Artificial intelligence can create a 3D model of a person—from just a few seconds of video
Artificial intelligence has been used to create 3D models of people’s bodies for virtual reality avatars, surveillance, visualizing fashion, or movies. But it typically requires special camera equipment to detect depth or to view someone from multiple angles. A new algorithm creates 3D models using standard video footage from one angle.
The system has three stages. First, it analyzes a video a few seconds long of someone moving—preferably turning 360° to show all sides—and for each frame creates a silhouette separating the person from the background. Based on machine learning techniques—in which computers learn a task from many examples—it roughly estimates the 3D body shape and location of joints. In the second stage, it “unposes” the virtual human created from each frame, making them all stand with arms out in a T shape, and combines information about the T-posed people into one, more accurate model. Finally, in the third stage, it applies color and texture to the model based on recorded hair, clothing, and skin.

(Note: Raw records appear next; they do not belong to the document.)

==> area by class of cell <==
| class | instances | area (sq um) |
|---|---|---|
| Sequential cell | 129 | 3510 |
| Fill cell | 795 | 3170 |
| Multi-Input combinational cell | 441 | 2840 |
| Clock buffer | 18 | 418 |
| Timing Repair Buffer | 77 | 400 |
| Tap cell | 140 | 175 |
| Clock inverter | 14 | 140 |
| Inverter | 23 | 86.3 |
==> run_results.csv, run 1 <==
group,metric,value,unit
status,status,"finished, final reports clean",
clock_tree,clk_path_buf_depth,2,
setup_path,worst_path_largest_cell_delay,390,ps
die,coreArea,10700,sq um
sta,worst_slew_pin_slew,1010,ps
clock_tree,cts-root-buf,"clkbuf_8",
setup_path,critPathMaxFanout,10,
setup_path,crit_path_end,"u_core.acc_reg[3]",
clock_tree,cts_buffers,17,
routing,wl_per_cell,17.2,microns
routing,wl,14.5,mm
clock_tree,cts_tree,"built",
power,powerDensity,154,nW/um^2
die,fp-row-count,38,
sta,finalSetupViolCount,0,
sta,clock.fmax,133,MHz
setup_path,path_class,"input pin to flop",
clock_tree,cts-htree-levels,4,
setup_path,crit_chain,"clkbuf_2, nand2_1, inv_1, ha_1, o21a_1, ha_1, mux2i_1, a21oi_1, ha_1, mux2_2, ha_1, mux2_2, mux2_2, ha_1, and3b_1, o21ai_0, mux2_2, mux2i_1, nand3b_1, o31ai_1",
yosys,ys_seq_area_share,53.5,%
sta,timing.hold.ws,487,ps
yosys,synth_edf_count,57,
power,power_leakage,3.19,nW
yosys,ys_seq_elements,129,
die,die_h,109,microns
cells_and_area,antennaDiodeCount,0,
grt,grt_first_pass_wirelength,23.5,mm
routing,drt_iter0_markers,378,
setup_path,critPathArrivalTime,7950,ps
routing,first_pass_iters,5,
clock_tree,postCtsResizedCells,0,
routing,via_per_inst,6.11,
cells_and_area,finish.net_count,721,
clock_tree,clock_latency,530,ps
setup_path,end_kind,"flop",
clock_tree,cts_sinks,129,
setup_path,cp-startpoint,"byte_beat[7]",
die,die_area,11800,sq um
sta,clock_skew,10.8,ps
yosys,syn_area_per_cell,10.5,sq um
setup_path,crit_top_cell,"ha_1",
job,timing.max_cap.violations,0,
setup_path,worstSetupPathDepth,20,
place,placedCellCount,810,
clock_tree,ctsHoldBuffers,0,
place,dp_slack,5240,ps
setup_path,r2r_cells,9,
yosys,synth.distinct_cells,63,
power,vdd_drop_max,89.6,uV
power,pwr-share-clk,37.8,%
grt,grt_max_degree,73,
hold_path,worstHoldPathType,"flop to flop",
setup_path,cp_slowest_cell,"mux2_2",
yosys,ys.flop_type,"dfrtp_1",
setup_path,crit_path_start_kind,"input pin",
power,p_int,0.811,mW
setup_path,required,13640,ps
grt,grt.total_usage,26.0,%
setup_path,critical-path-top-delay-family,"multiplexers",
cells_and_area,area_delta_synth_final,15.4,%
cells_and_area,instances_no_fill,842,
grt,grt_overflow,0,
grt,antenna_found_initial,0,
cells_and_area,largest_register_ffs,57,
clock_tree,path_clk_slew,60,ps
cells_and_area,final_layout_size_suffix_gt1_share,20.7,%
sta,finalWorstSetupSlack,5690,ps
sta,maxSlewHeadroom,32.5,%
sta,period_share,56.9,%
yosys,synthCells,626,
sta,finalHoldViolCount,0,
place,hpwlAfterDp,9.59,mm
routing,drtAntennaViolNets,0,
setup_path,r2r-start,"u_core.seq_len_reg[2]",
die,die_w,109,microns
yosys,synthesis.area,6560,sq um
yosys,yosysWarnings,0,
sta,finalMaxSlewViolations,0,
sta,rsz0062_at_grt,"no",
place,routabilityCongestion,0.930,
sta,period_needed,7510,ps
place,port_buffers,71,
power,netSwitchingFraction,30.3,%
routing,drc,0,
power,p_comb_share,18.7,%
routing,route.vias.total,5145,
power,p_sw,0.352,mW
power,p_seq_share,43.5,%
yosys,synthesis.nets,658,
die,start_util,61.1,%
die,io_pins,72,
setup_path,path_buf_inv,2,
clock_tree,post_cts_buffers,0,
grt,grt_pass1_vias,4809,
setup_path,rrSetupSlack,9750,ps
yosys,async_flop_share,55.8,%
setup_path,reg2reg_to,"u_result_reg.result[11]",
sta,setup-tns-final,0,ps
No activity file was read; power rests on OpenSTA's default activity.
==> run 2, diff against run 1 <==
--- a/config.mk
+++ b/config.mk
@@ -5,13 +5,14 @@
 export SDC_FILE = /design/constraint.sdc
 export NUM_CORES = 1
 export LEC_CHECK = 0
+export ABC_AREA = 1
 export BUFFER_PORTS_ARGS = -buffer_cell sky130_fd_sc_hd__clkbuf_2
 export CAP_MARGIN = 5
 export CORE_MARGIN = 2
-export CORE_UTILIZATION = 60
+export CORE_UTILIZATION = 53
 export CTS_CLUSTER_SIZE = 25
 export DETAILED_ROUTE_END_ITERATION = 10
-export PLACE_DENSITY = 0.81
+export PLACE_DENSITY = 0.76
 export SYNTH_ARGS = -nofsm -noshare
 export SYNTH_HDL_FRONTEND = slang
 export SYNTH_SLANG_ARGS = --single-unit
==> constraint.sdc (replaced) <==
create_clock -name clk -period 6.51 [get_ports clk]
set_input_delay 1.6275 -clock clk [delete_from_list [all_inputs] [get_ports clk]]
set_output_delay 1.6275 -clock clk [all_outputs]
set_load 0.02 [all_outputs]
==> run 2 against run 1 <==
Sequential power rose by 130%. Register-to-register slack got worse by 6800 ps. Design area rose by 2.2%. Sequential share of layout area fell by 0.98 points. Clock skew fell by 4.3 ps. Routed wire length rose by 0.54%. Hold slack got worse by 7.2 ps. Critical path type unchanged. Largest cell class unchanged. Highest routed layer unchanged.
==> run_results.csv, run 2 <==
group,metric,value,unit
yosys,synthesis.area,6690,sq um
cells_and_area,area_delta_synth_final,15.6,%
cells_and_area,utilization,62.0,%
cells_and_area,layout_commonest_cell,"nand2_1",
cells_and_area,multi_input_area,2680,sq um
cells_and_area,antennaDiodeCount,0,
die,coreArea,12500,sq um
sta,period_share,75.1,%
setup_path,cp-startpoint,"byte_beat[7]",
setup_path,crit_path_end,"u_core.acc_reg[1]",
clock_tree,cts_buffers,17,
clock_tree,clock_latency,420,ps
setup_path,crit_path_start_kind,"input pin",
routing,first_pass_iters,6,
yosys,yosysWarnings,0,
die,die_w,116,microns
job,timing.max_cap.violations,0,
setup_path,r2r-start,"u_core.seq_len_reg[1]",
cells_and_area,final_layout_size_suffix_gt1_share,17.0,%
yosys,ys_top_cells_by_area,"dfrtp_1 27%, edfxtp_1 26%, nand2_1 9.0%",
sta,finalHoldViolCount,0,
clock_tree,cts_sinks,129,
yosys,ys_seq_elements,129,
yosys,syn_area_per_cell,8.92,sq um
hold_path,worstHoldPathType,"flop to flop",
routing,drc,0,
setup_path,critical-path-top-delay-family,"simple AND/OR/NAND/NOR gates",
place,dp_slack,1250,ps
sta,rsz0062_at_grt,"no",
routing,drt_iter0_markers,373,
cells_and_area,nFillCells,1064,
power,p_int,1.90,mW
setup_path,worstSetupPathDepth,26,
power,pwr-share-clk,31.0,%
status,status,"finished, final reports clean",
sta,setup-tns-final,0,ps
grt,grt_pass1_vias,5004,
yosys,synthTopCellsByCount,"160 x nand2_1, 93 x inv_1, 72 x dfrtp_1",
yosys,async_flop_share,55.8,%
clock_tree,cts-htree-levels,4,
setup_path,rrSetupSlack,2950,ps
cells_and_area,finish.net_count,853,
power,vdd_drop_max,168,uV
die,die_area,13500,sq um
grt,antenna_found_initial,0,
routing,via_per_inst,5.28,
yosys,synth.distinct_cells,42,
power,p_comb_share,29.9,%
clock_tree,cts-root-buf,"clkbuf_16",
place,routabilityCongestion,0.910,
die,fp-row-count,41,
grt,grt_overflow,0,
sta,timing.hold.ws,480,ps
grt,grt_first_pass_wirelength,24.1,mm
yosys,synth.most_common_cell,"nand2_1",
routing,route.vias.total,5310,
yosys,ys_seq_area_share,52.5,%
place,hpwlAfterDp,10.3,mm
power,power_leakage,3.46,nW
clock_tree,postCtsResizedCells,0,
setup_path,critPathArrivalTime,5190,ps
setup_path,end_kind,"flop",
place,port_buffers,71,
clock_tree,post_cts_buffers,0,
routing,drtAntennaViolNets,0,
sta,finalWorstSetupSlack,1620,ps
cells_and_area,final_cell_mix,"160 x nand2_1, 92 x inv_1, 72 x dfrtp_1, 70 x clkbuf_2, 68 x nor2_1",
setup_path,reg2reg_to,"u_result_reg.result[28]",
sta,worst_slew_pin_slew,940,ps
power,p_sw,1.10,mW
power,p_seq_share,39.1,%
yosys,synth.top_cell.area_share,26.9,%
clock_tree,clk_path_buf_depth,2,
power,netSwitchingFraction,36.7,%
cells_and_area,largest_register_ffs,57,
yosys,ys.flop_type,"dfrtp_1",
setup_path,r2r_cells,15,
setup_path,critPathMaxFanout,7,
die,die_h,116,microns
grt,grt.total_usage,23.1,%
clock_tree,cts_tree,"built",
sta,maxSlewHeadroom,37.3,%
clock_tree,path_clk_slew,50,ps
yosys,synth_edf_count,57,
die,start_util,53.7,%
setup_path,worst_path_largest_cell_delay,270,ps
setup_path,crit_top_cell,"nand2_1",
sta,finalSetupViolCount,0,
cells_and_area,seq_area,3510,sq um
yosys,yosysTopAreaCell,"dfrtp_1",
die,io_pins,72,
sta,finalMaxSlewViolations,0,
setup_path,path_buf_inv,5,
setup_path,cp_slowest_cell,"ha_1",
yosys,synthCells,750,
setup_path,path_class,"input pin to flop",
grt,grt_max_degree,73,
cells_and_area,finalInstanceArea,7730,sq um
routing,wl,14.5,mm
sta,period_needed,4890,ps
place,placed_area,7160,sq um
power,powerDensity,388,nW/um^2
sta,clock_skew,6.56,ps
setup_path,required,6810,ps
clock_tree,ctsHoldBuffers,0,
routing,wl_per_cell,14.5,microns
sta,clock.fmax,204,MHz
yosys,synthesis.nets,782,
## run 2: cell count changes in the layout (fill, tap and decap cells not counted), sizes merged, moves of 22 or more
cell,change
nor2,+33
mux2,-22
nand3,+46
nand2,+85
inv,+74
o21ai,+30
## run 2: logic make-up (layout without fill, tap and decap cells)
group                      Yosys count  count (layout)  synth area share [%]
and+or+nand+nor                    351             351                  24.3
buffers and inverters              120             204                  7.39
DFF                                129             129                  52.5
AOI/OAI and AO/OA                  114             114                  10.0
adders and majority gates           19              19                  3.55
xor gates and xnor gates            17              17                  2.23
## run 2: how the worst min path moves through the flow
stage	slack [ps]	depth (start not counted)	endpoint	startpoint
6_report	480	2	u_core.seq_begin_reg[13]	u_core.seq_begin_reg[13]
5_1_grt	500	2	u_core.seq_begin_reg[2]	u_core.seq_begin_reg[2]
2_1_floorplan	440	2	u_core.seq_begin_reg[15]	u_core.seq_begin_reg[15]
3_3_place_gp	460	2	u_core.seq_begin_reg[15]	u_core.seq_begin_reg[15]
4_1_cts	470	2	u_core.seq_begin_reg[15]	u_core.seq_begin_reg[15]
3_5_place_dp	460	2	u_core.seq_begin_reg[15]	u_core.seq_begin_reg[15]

The researchers tested the method with a variety of body shapes, clothing, and backgrounds and found that it had an average accuracy within 5 millimeters, they will report in June at the Computer Vision and Pattern Recognition conference in Salt Lake City. The system can also reproduce the folding and wrinkles of fabric, but it struggles with skirts and long hair. With a model of you, the researchers can change your weight, clothing, and pose—and even make you perform a perfect pirouette. No practice necessary.